Sunday, April 5, 2009
Mystery EP - BLK JKS
Secretly Canadian Records.
SCQ Rating: 65%
Despite forming nearly a decade ago and becoming underground favourites in their home country, this Johannesburg via Soweto quartet make their international debut with this four-song release. Hot on the heals of a predominantly indie-rock press that has celebrated them on the cover of Fader magazine, Mystery EP deserves its early followers thanks to ‘Lakeside’ – a single that embraces American guitar rock with their own blend of afro-rhythms and dubby bass. It’s one hell of a first-listen and worthy of grabbing attention from a scene that rarely takes note of South African talents. And although ‘Lakeside’ is the most accomplished song to strike at the heart of Western audiences, the rest of the EP stands to serve the band better, delivering a raw mix of reggae-touched rock that makes their single sound totally compromised.
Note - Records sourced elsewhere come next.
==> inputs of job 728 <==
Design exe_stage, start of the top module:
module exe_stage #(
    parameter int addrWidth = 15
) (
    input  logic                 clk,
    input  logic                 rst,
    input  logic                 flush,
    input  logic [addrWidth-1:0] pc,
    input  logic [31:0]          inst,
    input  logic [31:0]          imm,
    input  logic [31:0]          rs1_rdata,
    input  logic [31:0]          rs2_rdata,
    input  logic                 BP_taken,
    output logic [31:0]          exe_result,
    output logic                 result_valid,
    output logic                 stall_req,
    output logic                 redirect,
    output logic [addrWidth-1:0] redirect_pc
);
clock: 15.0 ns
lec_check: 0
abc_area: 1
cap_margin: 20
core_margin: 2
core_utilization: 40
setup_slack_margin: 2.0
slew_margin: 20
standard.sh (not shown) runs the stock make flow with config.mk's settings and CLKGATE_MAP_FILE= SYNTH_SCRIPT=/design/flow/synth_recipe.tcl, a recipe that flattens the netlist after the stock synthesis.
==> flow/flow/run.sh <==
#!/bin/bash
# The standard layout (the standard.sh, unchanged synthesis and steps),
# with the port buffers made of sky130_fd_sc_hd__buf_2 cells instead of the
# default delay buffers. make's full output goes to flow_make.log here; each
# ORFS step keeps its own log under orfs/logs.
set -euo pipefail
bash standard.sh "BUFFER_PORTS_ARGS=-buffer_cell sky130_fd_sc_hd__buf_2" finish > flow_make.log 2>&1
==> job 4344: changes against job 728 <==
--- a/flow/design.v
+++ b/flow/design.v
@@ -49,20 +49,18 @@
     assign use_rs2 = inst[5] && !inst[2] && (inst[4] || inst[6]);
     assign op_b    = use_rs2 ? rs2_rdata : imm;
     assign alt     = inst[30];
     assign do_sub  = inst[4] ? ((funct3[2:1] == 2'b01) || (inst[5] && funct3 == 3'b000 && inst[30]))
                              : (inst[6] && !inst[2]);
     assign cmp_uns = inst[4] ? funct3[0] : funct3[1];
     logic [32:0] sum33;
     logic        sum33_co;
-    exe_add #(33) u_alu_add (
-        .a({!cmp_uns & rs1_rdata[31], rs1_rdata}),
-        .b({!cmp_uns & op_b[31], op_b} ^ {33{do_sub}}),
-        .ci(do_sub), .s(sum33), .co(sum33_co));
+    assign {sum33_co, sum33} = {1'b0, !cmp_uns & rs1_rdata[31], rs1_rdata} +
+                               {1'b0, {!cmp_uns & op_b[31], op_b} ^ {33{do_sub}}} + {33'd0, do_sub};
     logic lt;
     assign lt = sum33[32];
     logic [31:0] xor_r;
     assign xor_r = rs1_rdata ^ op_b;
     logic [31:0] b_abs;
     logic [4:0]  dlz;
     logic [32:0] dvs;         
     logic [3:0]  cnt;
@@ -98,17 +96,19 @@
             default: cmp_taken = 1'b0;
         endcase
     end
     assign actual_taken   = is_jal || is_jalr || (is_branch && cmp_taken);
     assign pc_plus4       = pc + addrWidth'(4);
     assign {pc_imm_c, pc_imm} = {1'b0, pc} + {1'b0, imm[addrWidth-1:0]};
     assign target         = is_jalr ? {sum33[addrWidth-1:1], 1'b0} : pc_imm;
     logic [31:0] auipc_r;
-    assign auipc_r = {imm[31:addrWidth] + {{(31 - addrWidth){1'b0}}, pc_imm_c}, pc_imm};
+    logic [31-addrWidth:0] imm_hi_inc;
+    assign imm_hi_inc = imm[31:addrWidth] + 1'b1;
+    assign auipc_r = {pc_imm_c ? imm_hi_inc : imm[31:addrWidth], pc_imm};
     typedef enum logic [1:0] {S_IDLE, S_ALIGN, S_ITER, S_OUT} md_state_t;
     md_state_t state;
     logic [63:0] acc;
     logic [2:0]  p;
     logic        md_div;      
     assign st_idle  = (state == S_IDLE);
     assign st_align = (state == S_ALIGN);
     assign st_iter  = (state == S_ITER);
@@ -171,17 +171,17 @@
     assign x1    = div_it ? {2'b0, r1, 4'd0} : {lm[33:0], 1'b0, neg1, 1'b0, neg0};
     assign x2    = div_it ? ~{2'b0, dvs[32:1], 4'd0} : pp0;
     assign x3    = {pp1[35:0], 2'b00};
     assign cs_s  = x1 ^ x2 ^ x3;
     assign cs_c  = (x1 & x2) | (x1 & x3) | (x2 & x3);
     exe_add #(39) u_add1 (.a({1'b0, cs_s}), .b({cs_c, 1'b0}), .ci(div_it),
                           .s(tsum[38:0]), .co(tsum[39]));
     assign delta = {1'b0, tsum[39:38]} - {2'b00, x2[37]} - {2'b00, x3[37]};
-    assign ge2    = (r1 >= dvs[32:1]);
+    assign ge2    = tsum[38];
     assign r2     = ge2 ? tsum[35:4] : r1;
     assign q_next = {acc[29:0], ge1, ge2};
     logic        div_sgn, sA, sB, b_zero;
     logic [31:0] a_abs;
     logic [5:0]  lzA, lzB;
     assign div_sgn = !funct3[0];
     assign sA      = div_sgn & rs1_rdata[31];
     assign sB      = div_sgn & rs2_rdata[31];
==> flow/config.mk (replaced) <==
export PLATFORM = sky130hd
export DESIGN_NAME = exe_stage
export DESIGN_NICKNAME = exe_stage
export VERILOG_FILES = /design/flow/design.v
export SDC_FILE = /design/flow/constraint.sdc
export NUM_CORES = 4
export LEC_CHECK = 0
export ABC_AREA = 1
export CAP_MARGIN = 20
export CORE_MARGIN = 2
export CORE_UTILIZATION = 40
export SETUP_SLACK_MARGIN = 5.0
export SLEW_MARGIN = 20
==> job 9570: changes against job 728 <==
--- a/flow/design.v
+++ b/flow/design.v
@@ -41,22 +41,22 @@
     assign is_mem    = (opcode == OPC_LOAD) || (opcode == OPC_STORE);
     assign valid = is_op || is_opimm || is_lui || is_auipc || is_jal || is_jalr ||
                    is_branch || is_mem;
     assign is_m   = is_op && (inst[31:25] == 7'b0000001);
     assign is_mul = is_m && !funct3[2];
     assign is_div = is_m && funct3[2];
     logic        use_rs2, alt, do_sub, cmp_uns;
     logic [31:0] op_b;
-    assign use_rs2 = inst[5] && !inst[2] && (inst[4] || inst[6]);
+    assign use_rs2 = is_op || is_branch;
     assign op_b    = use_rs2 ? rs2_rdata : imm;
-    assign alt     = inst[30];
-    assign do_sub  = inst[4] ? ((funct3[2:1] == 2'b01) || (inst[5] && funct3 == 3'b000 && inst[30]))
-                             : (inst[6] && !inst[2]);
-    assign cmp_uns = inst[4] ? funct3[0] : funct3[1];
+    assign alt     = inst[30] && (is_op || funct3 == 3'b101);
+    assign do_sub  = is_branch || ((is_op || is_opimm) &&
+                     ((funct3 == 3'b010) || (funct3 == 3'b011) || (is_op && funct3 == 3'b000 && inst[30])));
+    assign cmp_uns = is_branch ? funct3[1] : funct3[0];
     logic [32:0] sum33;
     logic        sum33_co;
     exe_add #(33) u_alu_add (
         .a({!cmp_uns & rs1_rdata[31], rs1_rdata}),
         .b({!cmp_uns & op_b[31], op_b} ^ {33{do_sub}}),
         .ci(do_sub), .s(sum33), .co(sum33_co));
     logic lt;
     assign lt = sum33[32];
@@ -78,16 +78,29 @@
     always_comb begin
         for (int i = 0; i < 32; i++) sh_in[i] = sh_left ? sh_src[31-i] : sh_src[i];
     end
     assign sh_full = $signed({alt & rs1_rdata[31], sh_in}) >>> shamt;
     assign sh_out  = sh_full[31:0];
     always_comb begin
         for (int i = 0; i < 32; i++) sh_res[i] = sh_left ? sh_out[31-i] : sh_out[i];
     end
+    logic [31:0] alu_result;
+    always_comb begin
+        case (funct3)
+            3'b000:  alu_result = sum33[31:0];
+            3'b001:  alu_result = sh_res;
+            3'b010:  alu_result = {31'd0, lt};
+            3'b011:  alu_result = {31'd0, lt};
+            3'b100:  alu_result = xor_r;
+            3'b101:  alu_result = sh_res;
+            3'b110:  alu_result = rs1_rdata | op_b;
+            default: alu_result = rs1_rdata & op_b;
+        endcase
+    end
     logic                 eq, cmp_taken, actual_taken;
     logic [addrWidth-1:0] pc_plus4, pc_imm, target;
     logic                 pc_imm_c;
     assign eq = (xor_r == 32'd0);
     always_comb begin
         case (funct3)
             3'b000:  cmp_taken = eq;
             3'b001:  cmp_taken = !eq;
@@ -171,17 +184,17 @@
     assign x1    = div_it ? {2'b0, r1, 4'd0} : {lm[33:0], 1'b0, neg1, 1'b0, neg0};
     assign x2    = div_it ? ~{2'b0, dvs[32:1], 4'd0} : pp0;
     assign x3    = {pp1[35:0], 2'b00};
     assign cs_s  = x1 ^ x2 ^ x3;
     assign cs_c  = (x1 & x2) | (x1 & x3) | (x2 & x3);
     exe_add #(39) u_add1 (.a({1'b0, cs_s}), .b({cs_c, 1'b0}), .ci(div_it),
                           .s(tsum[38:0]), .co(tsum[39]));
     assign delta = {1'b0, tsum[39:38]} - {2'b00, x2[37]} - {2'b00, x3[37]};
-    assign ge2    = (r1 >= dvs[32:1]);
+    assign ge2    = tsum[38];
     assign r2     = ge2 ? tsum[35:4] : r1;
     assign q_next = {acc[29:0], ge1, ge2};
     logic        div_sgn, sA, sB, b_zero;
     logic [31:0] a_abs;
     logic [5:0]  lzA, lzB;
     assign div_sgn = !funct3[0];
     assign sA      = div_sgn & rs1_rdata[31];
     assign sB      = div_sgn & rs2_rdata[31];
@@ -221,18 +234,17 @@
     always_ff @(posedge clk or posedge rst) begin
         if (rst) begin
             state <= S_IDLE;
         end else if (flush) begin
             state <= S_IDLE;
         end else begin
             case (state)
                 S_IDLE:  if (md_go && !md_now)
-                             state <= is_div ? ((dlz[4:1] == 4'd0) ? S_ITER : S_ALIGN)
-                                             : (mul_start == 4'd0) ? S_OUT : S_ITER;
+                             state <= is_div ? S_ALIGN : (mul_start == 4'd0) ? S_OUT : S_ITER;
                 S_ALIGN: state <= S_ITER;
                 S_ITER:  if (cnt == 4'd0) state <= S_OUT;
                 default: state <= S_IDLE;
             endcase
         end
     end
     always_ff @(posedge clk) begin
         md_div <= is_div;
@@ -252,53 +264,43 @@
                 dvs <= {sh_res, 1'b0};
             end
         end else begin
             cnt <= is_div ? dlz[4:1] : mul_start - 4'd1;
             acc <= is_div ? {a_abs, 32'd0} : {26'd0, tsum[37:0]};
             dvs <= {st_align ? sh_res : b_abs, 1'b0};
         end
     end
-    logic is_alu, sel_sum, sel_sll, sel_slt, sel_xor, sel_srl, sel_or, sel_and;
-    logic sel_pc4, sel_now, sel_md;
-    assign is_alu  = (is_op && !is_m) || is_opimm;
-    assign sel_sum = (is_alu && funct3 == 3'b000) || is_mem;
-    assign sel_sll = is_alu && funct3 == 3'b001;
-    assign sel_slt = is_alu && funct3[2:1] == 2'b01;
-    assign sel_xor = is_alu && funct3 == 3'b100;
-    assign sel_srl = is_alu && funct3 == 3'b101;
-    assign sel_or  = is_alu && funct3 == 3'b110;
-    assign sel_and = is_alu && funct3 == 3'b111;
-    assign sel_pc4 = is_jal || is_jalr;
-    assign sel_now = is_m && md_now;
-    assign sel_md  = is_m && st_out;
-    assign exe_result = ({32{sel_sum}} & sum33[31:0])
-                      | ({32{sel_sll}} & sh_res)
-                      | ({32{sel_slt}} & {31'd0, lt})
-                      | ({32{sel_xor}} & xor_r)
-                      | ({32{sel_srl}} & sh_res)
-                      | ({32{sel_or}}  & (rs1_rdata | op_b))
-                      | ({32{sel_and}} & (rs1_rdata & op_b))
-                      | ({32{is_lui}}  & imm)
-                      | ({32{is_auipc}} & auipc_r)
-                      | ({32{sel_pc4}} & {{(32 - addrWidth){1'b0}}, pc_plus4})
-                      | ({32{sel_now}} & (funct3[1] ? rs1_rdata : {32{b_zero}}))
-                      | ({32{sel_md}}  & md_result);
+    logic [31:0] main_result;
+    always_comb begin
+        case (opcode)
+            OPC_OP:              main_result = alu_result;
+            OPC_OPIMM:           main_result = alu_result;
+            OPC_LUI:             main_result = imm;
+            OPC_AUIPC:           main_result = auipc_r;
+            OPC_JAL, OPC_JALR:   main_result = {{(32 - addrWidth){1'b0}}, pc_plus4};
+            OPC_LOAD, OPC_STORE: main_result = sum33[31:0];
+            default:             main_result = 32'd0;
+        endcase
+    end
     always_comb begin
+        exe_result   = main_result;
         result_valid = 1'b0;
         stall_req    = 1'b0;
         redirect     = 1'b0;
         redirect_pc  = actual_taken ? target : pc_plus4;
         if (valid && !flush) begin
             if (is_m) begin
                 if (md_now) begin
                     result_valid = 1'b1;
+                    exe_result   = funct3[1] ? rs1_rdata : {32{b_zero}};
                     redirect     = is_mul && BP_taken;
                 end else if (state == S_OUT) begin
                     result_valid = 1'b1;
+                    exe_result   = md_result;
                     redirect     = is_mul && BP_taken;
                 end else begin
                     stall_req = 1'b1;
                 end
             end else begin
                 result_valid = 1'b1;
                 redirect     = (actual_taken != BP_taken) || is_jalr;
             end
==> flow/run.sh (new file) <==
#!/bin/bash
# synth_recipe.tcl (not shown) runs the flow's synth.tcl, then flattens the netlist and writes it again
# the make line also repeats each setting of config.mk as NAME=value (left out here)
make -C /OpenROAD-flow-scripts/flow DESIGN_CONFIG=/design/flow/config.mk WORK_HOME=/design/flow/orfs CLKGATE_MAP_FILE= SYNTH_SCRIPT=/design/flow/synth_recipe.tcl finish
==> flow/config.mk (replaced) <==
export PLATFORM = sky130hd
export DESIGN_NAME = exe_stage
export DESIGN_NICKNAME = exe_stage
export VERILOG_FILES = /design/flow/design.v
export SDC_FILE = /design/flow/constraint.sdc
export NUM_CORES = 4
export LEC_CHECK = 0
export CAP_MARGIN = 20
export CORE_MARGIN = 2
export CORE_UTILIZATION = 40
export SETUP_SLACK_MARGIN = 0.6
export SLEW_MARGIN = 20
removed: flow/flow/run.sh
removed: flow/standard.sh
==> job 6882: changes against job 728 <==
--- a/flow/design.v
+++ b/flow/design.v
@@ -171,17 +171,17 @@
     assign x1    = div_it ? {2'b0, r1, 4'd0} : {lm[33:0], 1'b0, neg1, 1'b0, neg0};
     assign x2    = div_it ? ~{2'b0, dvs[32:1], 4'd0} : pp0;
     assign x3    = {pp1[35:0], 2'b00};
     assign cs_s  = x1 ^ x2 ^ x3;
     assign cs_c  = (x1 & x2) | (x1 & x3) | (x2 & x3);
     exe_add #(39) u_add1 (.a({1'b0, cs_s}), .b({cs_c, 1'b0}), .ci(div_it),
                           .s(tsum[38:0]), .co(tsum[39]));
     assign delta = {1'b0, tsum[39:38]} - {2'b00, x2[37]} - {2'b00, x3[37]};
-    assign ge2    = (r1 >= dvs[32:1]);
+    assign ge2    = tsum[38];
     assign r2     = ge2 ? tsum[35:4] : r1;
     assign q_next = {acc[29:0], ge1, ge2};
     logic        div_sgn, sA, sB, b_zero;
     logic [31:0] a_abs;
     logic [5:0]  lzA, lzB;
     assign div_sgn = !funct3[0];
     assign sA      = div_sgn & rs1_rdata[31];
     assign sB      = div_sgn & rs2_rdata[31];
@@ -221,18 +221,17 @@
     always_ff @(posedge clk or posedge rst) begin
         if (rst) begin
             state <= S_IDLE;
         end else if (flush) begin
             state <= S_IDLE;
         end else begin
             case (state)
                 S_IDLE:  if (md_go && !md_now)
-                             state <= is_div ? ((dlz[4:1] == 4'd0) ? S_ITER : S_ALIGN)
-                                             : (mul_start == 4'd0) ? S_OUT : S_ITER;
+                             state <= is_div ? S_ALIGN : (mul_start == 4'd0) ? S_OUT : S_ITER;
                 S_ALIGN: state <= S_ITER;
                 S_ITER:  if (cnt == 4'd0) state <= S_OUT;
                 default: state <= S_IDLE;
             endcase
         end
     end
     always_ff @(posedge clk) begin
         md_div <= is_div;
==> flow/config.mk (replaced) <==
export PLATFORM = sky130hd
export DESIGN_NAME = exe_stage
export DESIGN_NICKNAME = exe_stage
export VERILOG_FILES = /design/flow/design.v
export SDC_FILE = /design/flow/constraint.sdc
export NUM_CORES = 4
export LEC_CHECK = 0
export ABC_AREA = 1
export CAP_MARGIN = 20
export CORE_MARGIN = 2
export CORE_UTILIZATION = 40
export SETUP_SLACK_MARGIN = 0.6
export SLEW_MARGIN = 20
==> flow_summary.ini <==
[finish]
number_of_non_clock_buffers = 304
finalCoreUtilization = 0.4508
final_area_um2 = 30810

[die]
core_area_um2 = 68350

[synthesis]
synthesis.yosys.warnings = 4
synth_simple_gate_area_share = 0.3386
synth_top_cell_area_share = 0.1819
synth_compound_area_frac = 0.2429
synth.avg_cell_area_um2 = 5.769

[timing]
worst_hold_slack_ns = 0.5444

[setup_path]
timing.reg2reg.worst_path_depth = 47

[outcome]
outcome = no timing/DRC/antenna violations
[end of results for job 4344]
A song like ‘Mystery’, despite embodying a sound more authentic to their roots, will likely detract those indie-rock masses; a blend of loose jamming and frantic tempo shifts that take the nuanced power of ‘Lakeside’ and detonates it. At certain points, the title track sounds as if singer Mpumi has started singing to an entirely new song while the band continues unaware. A similar disturbance occurs in ‘Summertime’, a dub-inspired slow-jam that transforms into sludgy layers of African vocals and electric guitar collisions. It’s something listeners (like myself) who are positively unaware of African music will need time to wrap their heads around; that such chaotic performances can be as exciting as they are abrasive. The production matches BLK JKS (yep, pronounced Black Jacks) with an untouched roughness that suggests these songs were likely recorded live off the floor with minimal studio overdubs.
I wouldn’t doubt it, as you can almost feel the humidity and sweat between these murky performances subside on ‘It’s In Every Thing You’ll See’. Although it carries the same atmosphere we felt from the get-go (which bridges the disc and is commendable considering the EP’s variety), this finale steadies the band’s impulsive side, opting to remain low-key and linear. It’s a rewarding close that wraps up BLK JKS’ love of genre-hopping and eardrum-splitting, yet whether this mere introduction to their talents foreshadows full-length greatness is unclear. Until then, Mystery EP is a litmus test for the blogosphere; completely leftfield with influences we’re largely ignorant of. I humbly admit it’s a bit of a challenge, which is welcome for a scene of such close-knit comparisons. Or, like some lazy journalists, you could simply compare them to TV On the Radio. This may not be a debut of the year but BLK JKS are certainly worth a closer listen than that.